What is required
Set down the line containing "export BUFFER_PORTS_ARGS = -buffer_cell" and every line that follows it in the listing below, exactly as written and with nothing added.

== == ==

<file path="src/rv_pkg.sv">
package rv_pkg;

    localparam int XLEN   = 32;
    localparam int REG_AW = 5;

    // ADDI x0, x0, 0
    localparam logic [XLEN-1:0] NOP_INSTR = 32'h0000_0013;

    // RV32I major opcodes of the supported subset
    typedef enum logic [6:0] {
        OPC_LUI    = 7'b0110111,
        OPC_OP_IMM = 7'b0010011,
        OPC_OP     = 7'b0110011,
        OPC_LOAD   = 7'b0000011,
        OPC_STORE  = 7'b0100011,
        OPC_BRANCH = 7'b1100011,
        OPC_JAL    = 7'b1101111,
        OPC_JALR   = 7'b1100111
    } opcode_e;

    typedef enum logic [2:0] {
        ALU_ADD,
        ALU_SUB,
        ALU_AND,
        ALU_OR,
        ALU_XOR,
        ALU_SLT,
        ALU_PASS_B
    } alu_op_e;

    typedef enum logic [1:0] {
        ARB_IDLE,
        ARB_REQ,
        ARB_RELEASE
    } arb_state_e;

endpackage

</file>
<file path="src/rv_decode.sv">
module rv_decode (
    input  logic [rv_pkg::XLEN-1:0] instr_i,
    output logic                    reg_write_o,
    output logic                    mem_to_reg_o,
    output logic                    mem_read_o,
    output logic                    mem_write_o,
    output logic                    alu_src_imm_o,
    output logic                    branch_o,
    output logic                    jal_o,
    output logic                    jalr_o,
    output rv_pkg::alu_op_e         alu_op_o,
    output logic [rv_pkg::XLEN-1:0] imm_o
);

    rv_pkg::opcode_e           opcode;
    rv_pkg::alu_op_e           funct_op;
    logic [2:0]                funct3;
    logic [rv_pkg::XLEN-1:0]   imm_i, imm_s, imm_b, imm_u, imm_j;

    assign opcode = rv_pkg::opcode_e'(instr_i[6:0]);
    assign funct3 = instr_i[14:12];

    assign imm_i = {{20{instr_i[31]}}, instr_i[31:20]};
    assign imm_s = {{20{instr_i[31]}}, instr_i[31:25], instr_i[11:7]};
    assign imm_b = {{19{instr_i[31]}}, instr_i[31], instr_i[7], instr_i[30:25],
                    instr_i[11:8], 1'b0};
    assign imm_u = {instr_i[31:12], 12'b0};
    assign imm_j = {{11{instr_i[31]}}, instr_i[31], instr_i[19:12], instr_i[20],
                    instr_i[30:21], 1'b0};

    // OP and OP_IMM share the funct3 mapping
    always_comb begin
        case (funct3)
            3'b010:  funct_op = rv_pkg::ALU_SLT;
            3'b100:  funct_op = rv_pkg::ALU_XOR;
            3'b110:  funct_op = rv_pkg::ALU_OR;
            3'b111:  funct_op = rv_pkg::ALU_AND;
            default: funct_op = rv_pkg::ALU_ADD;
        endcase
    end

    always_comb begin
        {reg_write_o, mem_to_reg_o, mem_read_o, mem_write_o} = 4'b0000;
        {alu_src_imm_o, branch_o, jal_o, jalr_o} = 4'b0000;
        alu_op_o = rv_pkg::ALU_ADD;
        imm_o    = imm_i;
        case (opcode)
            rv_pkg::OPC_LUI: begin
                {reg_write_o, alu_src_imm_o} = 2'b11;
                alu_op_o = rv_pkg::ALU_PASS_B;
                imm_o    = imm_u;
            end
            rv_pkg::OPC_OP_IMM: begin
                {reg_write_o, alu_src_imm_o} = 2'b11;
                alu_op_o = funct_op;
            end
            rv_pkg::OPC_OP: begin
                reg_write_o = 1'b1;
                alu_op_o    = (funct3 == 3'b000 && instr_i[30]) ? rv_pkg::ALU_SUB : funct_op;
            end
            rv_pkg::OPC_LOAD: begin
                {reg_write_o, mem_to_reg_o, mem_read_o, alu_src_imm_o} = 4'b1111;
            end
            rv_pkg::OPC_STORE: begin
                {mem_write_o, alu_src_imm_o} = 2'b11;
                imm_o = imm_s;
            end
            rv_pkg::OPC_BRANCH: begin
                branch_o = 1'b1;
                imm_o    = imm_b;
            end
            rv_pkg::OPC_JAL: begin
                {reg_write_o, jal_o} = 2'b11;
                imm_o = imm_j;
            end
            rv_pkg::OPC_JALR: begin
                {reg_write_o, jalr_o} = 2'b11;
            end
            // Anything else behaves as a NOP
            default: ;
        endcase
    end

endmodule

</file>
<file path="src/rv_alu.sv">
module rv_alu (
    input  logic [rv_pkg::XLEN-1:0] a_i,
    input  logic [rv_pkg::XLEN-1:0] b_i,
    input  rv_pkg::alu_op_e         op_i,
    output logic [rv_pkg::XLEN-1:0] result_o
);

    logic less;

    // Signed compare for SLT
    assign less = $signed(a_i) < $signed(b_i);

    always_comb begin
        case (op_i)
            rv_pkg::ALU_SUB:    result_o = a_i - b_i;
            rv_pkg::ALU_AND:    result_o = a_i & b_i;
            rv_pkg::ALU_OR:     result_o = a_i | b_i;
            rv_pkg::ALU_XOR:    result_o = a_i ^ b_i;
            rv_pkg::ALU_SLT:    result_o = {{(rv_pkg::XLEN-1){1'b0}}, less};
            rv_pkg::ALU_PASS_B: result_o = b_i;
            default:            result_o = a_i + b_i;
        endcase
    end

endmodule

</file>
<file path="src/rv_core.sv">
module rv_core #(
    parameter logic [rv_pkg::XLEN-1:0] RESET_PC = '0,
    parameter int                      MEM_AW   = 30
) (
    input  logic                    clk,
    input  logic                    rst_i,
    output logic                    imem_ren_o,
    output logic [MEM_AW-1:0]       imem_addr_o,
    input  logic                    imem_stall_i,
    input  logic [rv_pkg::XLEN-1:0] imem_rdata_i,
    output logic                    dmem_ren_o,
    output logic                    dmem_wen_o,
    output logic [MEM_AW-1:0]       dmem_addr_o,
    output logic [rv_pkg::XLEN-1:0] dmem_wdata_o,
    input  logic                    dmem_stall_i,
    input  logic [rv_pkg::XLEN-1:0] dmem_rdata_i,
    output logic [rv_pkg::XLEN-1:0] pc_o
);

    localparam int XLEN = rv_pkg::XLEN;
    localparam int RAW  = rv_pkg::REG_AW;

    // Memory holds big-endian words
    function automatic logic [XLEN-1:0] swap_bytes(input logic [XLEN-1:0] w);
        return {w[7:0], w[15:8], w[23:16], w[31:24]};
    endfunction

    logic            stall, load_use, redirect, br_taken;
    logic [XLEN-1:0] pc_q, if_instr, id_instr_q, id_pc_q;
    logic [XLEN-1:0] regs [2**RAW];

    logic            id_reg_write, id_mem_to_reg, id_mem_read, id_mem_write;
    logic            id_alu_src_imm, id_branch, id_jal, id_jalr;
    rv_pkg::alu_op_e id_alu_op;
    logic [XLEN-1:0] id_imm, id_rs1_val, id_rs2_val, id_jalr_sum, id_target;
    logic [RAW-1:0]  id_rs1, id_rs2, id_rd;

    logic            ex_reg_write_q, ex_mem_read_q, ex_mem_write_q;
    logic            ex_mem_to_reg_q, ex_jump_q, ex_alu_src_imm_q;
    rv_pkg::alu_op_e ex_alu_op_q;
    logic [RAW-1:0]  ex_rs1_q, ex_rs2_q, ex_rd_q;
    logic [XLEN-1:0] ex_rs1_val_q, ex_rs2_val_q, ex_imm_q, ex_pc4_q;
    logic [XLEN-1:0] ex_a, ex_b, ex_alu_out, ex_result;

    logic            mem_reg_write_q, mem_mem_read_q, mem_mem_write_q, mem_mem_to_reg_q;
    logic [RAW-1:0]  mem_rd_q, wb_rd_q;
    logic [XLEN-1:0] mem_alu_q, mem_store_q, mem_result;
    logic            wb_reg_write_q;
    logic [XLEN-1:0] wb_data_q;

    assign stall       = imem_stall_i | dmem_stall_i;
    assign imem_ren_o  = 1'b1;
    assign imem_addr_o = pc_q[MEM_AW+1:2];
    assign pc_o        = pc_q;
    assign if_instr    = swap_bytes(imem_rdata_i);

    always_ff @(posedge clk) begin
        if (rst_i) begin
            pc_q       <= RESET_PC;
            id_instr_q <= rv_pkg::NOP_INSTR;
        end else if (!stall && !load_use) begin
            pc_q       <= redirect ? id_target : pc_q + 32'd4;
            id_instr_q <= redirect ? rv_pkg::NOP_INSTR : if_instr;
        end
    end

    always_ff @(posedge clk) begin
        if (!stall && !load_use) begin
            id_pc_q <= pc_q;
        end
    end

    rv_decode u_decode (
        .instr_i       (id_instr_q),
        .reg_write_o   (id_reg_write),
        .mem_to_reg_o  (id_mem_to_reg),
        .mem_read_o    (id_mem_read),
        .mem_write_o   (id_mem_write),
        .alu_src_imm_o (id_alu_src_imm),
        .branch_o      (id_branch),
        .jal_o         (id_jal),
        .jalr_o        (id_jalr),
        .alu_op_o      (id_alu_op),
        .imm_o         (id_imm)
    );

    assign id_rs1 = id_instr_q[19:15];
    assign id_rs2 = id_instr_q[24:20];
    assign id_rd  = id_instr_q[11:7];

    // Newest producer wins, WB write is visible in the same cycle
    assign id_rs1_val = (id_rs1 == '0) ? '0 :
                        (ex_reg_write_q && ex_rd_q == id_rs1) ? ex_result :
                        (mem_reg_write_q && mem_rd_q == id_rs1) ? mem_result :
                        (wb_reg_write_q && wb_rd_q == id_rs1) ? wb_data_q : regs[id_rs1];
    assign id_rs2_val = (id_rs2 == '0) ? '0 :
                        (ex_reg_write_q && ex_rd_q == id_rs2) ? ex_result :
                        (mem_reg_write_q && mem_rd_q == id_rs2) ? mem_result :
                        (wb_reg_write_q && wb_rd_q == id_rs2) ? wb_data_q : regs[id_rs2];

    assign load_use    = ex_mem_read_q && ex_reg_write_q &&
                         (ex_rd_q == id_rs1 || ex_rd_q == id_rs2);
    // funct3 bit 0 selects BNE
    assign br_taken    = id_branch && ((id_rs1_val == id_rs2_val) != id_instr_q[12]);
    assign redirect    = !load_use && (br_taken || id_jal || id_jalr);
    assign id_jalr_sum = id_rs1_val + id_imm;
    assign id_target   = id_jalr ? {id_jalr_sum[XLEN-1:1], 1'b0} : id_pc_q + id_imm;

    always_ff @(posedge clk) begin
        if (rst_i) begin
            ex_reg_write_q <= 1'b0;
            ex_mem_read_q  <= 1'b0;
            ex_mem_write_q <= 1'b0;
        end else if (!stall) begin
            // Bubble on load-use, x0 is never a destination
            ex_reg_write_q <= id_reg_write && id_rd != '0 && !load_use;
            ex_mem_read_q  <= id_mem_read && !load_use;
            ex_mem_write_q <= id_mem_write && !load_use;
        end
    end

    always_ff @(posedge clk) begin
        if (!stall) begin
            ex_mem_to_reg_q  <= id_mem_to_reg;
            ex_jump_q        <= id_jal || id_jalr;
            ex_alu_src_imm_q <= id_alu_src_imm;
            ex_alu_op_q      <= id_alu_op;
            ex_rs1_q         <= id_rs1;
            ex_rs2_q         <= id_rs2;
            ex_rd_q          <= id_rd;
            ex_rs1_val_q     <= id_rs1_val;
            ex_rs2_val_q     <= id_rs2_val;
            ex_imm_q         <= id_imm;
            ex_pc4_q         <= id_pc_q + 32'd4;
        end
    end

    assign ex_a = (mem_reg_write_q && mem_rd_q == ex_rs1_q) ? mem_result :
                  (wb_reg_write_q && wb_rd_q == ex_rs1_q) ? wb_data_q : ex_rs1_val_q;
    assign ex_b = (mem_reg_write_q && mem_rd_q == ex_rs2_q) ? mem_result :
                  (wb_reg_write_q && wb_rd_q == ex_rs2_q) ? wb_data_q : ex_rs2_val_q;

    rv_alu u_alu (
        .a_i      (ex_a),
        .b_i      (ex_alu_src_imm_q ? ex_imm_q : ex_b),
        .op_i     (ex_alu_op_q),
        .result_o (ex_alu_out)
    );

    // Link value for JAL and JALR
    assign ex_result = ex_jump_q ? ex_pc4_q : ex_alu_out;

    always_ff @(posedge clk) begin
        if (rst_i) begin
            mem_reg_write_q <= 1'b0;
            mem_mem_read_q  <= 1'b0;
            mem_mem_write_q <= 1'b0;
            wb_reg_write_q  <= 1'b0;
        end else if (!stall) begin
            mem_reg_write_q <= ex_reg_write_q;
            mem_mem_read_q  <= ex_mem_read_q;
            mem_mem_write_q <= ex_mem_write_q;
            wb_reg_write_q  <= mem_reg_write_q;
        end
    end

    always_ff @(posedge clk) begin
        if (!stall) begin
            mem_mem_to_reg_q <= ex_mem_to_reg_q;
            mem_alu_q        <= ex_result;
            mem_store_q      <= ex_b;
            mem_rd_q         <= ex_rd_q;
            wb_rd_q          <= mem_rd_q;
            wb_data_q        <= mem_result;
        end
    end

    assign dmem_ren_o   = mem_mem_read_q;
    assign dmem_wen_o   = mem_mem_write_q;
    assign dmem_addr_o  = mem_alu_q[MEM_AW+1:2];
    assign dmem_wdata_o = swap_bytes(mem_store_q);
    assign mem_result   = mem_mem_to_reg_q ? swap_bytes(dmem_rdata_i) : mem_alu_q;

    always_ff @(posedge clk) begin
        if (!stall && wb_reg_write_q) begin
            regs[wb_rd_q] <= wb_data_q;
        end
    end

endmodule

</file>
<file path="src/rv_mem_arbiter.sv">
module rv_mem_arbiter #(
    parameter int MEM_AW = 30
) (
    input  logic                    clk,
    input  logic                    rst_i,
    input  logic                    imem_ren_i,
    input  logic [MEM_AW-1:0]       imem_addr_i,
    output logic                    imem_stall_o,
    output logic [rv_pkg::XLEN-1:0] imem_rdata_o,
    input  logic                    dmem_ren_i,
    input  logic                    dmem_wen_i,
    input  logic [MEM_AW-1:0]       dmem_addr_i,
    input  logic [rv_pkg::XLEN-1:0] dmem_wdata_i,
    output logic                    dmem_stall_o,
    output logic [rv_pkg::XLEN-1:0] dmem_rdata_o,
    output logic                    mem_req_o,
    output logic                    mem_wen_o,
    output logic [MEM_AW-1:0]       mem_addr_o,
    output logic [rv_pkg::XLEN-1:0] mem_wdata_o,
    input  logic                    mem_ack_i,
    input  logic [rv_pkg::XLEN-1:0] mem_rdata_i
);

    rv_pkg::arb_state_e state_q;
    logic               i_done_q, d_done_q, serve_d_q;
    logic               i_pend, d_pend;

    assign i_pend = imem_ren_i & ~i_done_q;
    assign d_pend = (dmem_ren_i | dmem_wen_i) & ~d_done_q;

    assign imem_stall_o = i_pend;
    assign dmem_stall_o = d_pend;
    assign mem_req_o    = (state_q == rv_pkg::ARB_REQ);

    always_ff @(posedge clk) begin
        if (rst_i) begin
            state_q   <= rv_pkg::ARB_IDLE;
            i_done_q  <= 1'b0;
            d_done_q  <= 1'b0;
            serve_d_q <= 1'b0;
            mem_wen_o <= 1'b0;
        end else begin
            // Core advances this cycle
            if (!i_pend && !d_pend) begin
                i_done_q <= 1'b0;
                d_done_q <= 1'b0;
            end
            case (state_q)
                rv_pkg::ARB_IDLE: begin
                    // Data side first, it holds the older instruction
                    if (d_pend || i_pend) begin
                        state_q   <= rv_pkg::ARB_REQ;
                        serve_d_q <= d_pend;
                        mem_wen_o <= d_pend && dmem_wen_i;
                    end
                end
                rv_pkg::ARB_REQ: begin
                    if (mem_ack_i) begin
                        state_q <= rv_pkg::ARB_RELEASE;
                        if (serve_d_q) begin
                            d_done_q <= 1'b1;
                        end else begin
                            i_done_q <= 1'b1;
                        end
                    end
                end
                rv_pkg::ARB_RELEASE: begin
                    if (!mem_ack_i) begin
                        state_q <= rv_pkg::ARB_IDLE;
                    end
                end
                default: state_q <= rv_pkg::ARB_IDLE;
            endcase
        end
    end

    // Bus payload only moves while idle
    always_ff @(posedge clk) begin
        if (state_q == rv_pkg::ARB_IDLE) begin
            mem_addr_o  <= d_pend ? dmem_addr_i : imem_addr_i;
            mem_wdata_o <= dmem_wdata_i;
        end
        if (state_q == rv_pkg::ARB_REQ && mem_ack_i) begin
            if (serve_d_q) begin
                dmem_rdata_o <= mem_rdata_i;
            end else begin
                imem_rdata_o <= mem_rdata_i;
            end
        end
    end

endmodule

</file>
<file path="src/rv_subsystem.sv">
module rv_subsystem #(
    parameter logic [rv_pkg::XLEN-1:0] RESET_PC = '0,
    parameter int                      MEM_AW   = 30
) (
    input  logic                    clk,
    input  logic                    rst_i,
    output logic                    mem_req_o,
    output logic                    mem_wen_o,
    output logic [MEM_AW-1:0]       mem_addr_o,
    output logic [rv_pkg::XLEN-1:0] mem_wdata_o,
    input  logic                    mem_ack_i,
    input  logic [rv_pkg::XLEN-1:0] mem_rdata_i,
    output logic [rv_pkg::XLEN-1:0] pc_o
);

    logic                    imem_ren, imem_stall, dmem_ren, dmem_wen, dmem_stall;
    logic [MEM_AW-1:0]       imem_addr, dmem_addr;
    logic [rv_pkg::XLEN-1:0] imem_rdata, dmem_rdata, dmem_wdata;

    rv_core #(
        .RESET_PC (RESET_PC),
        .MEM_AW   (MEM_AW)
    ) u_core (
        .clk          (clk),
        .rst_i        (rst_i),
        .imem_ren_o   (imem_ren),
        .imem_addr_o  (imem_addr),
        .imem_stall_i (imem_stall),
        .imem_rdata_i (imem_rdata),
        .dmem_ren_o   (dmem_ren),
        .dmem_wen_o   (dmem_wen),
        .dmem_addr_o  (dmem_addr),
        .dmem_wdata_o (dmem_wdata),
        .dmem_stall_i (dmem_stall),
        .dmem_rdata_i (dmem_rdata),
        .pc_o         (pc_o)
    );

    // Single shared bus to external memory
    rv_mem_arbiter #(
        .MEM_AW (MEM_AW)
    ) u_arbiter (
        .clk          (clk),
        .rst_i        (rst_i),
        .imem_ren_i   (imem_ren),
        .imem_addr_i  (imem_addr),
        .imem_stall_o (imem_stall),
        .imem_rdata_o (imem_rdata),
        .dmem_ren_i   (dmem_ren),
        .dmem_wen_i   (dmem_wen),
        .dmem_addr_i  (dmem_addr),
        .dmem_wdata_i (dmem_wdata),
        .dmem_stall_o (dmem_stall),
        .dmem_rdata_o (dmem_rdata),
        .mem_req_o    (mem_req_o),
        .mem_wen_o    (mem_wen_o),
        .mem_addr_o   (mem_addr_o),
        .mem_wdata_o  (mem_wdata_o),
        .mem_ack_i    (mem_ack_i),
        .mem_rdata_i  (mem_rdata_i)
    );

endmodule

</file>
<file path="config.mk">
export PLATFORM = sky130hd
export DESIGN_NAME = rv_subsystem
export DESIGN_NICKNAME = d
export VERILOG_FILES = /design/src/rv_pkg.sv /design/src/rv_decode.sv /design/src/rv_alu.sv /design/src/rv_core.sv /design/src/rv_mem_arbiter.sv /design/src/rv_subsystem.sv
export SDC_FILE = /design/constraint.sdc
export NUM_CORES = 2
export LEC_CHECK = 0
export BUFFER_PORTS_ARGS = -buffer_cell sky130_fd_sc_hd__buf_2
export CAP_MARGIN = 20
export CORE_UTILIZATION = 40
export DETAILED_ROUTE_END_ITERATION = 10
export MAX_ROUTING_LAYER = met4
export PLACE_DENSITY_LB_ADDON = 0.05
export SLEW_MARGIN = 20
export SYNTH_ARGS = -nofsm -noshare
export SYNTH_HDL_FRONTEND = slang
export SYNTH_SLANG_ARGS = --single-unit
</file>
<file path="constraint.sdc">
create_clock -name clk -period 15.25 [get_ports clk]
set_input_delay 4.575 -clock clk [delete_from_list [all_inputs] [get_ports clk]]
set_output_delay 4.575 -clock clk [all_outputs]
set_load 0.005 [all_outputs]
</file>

== == ==

Result of the exercise
export BUFFER_PORTS_ARGS = -buffer_cell sky130_fd_sc_hd__buf_2
export CAP_MARGIN = 20
export CORE_UTILIZATION = 40
export DETAILED_ROUTE_END_ITERATION = 10
export MAX_ROUTING_LAYER = met4
export PLACE_DENSITY_LB_ADDON = 0.05
export SLEW_MARGIN = 20
export SYNTH_ARGS = -nofsm -noshare
export SYNTH_HDL_FRONTEND = slang
export SYNTH_SLANG_ARGS = --single-unit
</file>
<file path="constraint.sdc">
create_clock -name clk -period 15.25 [get_ports clk]
set_input_delay 4.575 -clock clk [delete_from_list [all_inputs] [get_ports clk]]
set_output_delay 4.575 -clock clk [all_outputs]
set_load 0.005 [all_outputs]
</file>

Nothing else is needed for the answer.